> _EXERCISE OBJECTIVE_
Search the data for the word "hold" and copy each line that has it.

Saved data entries
—————

Source: an optimization exercise on an open RTL-to-GDS flow (aim: small area, a short achievable clock period and few clock cycles per item). Production flows keep margins and buffers that such runs may drop. Function was checked by simulation only, so behaviour that the tests miss may differ from the original. The clock input has no modelled driver; a real chip could not lean on it and would need a root buffer or a full tree.

==> inputs of branch fjord <==
==> flow/design.v (excerpt) <==
module Encoder(clk, reset, start, p_text, m_key, done, c_text);
    input clk, reset, start;
    input wire [63:0] p_text;
    input wire [79:0] m_key;
    output reg done;
    output wire [63:0] c_text;
    reg [63:0] t;
    reg [79:0] k;
    reg [4:0]  cnt;
    reg        busy;
    reg [3:0]  busy_k;
    reg [5:0]  idle_r;
    genvar i;
    wire [79:0] w = {k[66:0], k[79:67]};
    wire [3:0] ks;
    SBox uk (.x(w[3:0]), .y(ks));
    wire [4:0] rcx;
    generate for (i = 0; i < 5; i = i + 1) begin : rc
        C_xor2 u (.A(cnt[i]), .B(w[59+i]), .X(rcx[i]));
    end endgenerate
    wire [79:0] g = {w[79:64], rcx, w[58:4], ks};
    wire [79:0] kd;
    generate for (i = 0; i < 80; i = i + 1) begin : km
        wire n0, n1;
        C_nand2 u0 (.A(g[i]), .B(busy_k[i%2]), .Y(n0));
        C_nand2 u1 (.A(m_key[i]), .B(idle_r[i%2]), .Y(n1));
        C_nand2 u2 (.A(n0), .B(n1), .Y(kd[i]));
    end endgenerate
    wire [63:0] pn, y;
    generate for (i = 0; i < 64; i = i + 1) begin : yk
        C_nand2 u0 (.A(p_text[i]), .B(idle_r[2+i%2]), .Y(pn[i]));
        C_xnor2 u1 (.A(kd[i]), .B(pn[i]), .Y(y[i]));
    end endgenerate
    wire [63:0] b;
  ...
export LEC_CHECK = 0
export CAP_MARGIN = 20
export CORE_MARGIN = 2
export CORE_UTILIZATION = 40
export SETUP_SLACK_MARGIN = 1.8
export SLEW_MARGIN = 20
export SYNTH_HIERARCHICAL = 1
create_clock -name core_clock -period 3.5 [get_ports {clk}]
standard.sh (not shown) runs the stock make flow with config.mk's settings and CLKGATE_MAP_FILE= SYNTH_SCRIPT=/design/flow/synth_recipe.tcl, a recipe that flattens the netlist after the stock synthesis.
==> flow/flow/run.sh <==
#!/bin/bash
# The standard layout, with plain buf_1 cells as the port buffers and a
# hand-built two-level clock tree (flow/clock_tree.tcl) in place of TritonCTS.
set -uo pipefail
export BUFFER_PORTS_ARGS="-buffer_cell sky130_fd_sc_hd__buf_1"
export PRE_CTS_TCL="$PWD/flow/clock_tree.tcl"
bash standard.sh > standard_flow.log 2>&1
==> flow/flow/clock_tree.tcl <==
# Sourced by ORFS's cts.tcl (PRE_CTS_TCL) after the placed design is loaded:
# builds a two-level clock tree (clock port -> 4 clkbuf_16 -> 8 clkbuf_16 ->
# flip-flops, each last-level buffer serving the flip-flops of one region),
# and replaces TritonCTS for this run.
source [file join [file dirname [info script]] clock_tree_lib.tcl]
manual_clock_tree2 2 2 2 4 sky130_fd_sc_hd__clkbuf_16 sky130_fd_sc_hd__clkbuf_16
set_propagated_clock [all_clocks]
rename clock_tree_synthesis tritoncts_not_used
proc clock_tree_synthesis { args } {
  puts "clock_tree_synthesis skipped: the clock tree was built by flow/clock_tree.tcl"
}
Other scripts of this flow, unchanged in this note and not shown: flow/flow/clock_tree_lib.tcl
==> inputs of branch violet, as changes to branch fjord <==
==> flow/design.v (replaced) <==
`timescale 1ns / 1ps
module Encoder(clk, reset, start, p_text, m_key, done, c_text);
    input clk, reset, start;
    input wire [63:0] p_text;
    input wire [79:0] m_key;
    output reg done;
    output wire [63:0] c_text;
    reg [63:0] t;
    reg [79:0] k;
    reg [4:0]  cnt;
    reg        busy;
    reg [1:0]  busy_k;
    reg [5:0]  idle_r;
    genvar i;
    wire [79:0] w = {k[66:0], k[79:67]};
    reg  [3:0] ks;
    wire [3:0] ksd;
    wire [4:0] rcx;
    generate for (i = 0; i < 5; i = i + 1) begin : rc
        C_xor2 u (.A(cnt[i]), .B(w[59+i]), .X(rcx[i]));
    end endgenerate
    wire [79:0] g = {w[79:64], rcx, w[58:4], ks};
    wire [79:0] kd;
    SBox uk (.x(kd[70:67]), .y(ksd));
    generate for (i = 0; i < 80; i = i + 1) begin : km
        wire n0, n1;
        C_nand2 u0 (.A(g[i]), .B(busy_k[i%2]), .Y(n0));
        C_nand2 u1 (.A(m_key[i]), .B(idle_r[i%2]), .Y(n1));
        C_nand2 u2 (.A(n0), .B(n1), .Y(kd[i]));
    end endgenerate
    wire [63:0] pn, y;
    generate for (i = 0; i < 64; i = i + 1) begin : yk
        C_nand2 u0 (.A(p_text[i]), .B(idle_r[2+i%2]), .Y(pn[i]));
        C_xnor2 u1 (.A(kd[i]), .B(pn[i]), .Y(y[i]));
    end endgenerate
    wire [63:0] b;
    generate for (i = 0; i < 16; i = i + 1) begin : sb
        SBoxG u (.x(t[4*i+3:4*i]), .enn(idle_r[4+i%2]), .y(b[4*i+3:4*i]));
    end endgenerate
    wire [63:0] c, d;
    generate for (i = 0; i < 4; i = i + 1) begin : sh
        assign c[16*i+15:16*i] = {b[16*i+7:16*i+4], b[16*i+3:16*i],
                                  b[16*i+15:16*i+12], b[16*i+11:16*i+8]};
    end endgenerate
    assign d[15:0]  = {c[14:0],  c[15]};
    assign d[31:16] = {c[27:16], c[31:28]};
    assign d[47:32] = {c[40:32], c[47:41]};
    assign d[63:48] = {c[54:48], c[63:55]};
    wire [63:0] tn;
    wire [15:0] e2, e1, a3, a0;
    generate for (i = 0; i < 16; i = i + 1) begin : mx
        C_xor2 x0 (.A(d[32+i]), .B(d[i]),    .X(e2[i]));
        C_xor2 x1 (.A(d[48+i]), .B(d[16+i]), .X(e1[i]));
        C_xor2 x2 (.A(d[48+i]), .B(y[48+i]), .X(a3[i]));
        C_xor2 x3 (.A(d[i]),    .B(y[i]),    .X(a0[i]));
        C_xor2 x4 (.A(a3[i]),   .B(e2[i]),   .X(tn[48+i]));
        C_xor2 x5 (.A(e2[i]),   .B(y[32+i]), .X(tn[32+i]));
        C_xor2 x6 (.A(e1[i]),   .B(y[16+i]), .X(tn[16+i]));
        C_xor2 x7 (.A(a0[i]),   .B(e1[i]),   .X(tn[i]));
    end endgenerate
    assign c_text = t;
    integer j;
    always @(posedge clk) begin
        t <= tn;
        k <= kd;
        ks <= ksd;
        cnt <= busy ? cnt + 5'd1 : 5'd0;
        for (j = 0; j < 2; j = j + 1)
            busy_k[j] <= !reset && (busy_k[j] ? cnt != 5'd24 : start);
        for (j = 0; j < 6; j = j + 1)
            idle_r[j] <= reset || (idle_r[j] ? !start : cnt == 5'd24);
        if (reset) begin
            busy <= 1'b0;
            done <= 1'b0;
        end else if (!busy) begin
            done <= 1'b0;
            busy <= start;
        end else if (cnt == 5'd24) begin
            busy <= 1'b0;
            done <= 1'b1;
        end
    end
endmodule
module SBoxN(x, yn);
    input [3:0] x;
    output [3:0] yn;
    wire n03, a03, n01, a13, e03, x12, qn, f11, f20, f31, f30;
    C_nor2   g0 (.A(x[0]), .B(x[3]), .Y(n03));
    C_nand2  g1 (.A(x[0]), .B(x[3]), .Y(a03));
    C_nor2   g2 (.A(x[0]), .B(x[1]), .Y(n01));
    C_nand2  g3 (.A(x[1]), .B(x[3]), .Y(a13));
    C_xnor2  g4 (.A(x[0]), .B(x[3]), .Y(e03));
    C_xor2   g5 (.A(x[1]), .B(x[2]), .X(x12));
    C_nand2b g6 (.A_N(x[0]), .B(x[3]), .Y(qn));
    C_xor2   g7 (.A(x[1]), .B(n03), .X(f11));
    C_xor2   g8 (.A(x[1]), .B(a03), .X(f20));
    C_xnor2  g9 (.A(x[3]), .B(n01), .Y(f31));
    C_xor2   g10 (.A(x[0]), .B(a13), .X(f30));
    C_xor2   g11 (.A(x12), .B(qn), .X(yn[0]));
    C_mux2i  g12 (.A0(e03), .A1(f11), .S(x[2]), .Y(yn[1]));
    C_mux2i  g13 (.A0(f20), .A1(e03), .S(x[2]), .Y(yn[2]));
    C_mux2i  g14 (.A0(f30), .A1(f31), .S(x[2]), .Y(yn[3]));
endmodule
module SBoxG(x, enn, y);
    input [3:0] x;
    input enn;
    output [3:0] y;
    wire [3:0] yn;
    SBoxN s (.x(x), .yn(yn));
    C_nor2 g0 (.A(yn[0]), .B(enn), .Y(y[0]));
    C_nor2 g1 (.A(yn[1]), .B(enn), .Y(y[1]));
    C_nor2 g2 (.A(yn[2]), .B(enn), .Y(y[2]));
    C_nor2 g3 (.A(yn[3]), .B(enn), .Y(y[3]));
endmodule
module SBox(x, y);
    input [3:0] x;
    output [3:0] y;
    wire [3:0] yn;
    SBoxN s (.x(x), .yn(yn));
    C_inv g0 (.A(yn[0]), .Y(y[0]));
    C_inv g1 (.A(yn[1]), .Y(y[1]));
    C_inv g2 (.A(yn[2]), .Y(y[2]));
    C_inv g3 (.A(yn[3]), .Y(y[3]));
endmodule
module C_inv(A, Y);
    input A;
    output Y;
    assign Y = (~A);
endmodule
module C_mux2i(A0, A1, S, Y);
    input A0, A1, S;
    output Y;
    assign Y = (~A0&~S) | (~A1&S);
endmodule
module C_nand2(A, B, Y);
    input A, B;
    output Y;
    assign Y = (~A) | (~B);
endmodule
module C_nand2b(A_N, B, Y);
    input A_N, B;
    output Y;
    assign Y = (A_N) | (~B);
endmodule
module C_nor2(A, B, Y);
    input A, B;
    output Y;
    assign Y = (~A&~B);
endmodule
module C_xnor2(A, B, Y);
    input A, B;
    output Y;
    assign Y = (~A&~B) | (A&B);
endmodule
module C_xor2(A, B, X);
    input A, B;
    output X;
    assign X = (A&~B) | (~A&B);
endmodule
==> flow/flow/clock_tree.tcl (replaced) <==
# Sourced by ORFS's cts.tcl (PRE_CTS_TCL) after the placed design is loaded:
# builds a two-level clock tree (clock port -> 4 clkbuf_8 -> 8 clkbuf_16 ->
# flip-flops, each last-level buffer serving the flip-flops of one region),
# and replaces TritonCTS for this run.
source [file join [file dirname [info script]] clock_tree_lib.tcl]
manual_clock_tree2 2 2 2 4 sky130_fd_sc_hd__clkbuf_8 sky130_fd_sc_hd__clkbuf_16
set_propagated_clock [all_clocks]
rename clock_tree_synthesis tritoncts_not_used
proc clock_tree_synthesis { args } {
  puts "clock_tree_synthesis skipped: the clock tree was built by flow/clock_tree.tcl"
}
==> flow/config.mk (replaced) <==
export PLATFORM = sky130hd
export DESIGN_NAME = Encoder
export DESIGN_NICKNAME = Encoder
export VERILOG_FILES = /design/flow/design.v
export SDC_FILE = /design/flow/constraint.sdc
export NUM_CORES = 4
export LEC_CHECK = 0
export CAP_MARGIN = 20
export CORE_MARGIN = 2
export CORE_UTILIZATION = 40
export SETUP_SLACK_MARGIN = 1.9
export SLEW_MARGIN = 20
export SYNTH_HIERARCHICAL = 1
==> results.txt <==
Of branch fjord and branch violet, branch fjord has the higher core utilization (gap 0.56 points).
Against branch violet, the global-route usage of branch fjord is higher by 0.77 points.
Flip-flop and latch count is the same in branch fjord and branch violet.
Of branch violet and branch fjord, branch violet has the higher maximum frequency (gap about 5.5%, measured against branch fjord).
Testbench counts of branch fjord, summed over its fixed seeds: cycles 13,312, items 512.
Testbench counts of branch violet, summed over its fixed seeds: cycles 13,312, items 512.
No run of this note takes its clock network from TritonCTS; it comes from the design's own scripts or RTL.

static timing again, ports no longer ideal:
Ports are ideal in the flow. The routed layouts listed here were re-timed in OpenROAD.
Step 1 assumes that a clkbuf_16 drives the clock port and a buf_2 every other input.
Step 2 adds t to the input delays and takes it off the output delays; t is the mean of the earliest and latest rising clock arrival at the registers after step 1. Input paths then give back, and output paths get back, about the clock's delay inside the block.
Three values: ideal, step 1, step 2; two values: the first two.
| run | t, ns | setup WS [ns] | hold WS [ns] | clock arrival spread, ns | worst slew at a driven data input, ns |
|---|---|---|---|---|---|
| branch fjord | 0.373 | 1.831 / 1.748 / 1.713 | 0.422 / 0.422 / 0.422 | 0.017 / 0.017 | 0.04 |
| branch violet | 0.365 | 1.918 / 1.838 / 1.801 | 0.422 / 0.422 / 0.422 | 0.008 / 0.009 | 0.04 |
After both steps every run listed still meets setup and hold. For branch fjord, which loses most, drivers alone change the setup slack by -0.083 ns; drivers and shift together by -0.118 ns.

—————

> _WRITTEN ANSWER_
| run | t, ns | setup WS [ns] | hold WS [ns] | clock arrival spread, ns | worst slew at a driven data input, ns |
After both steps every run listed still meets setup and hold. For branch fjord, which loses most, drivers alone change the setup slack by -0.083 ns; drivers and shift together by -0.118 ns.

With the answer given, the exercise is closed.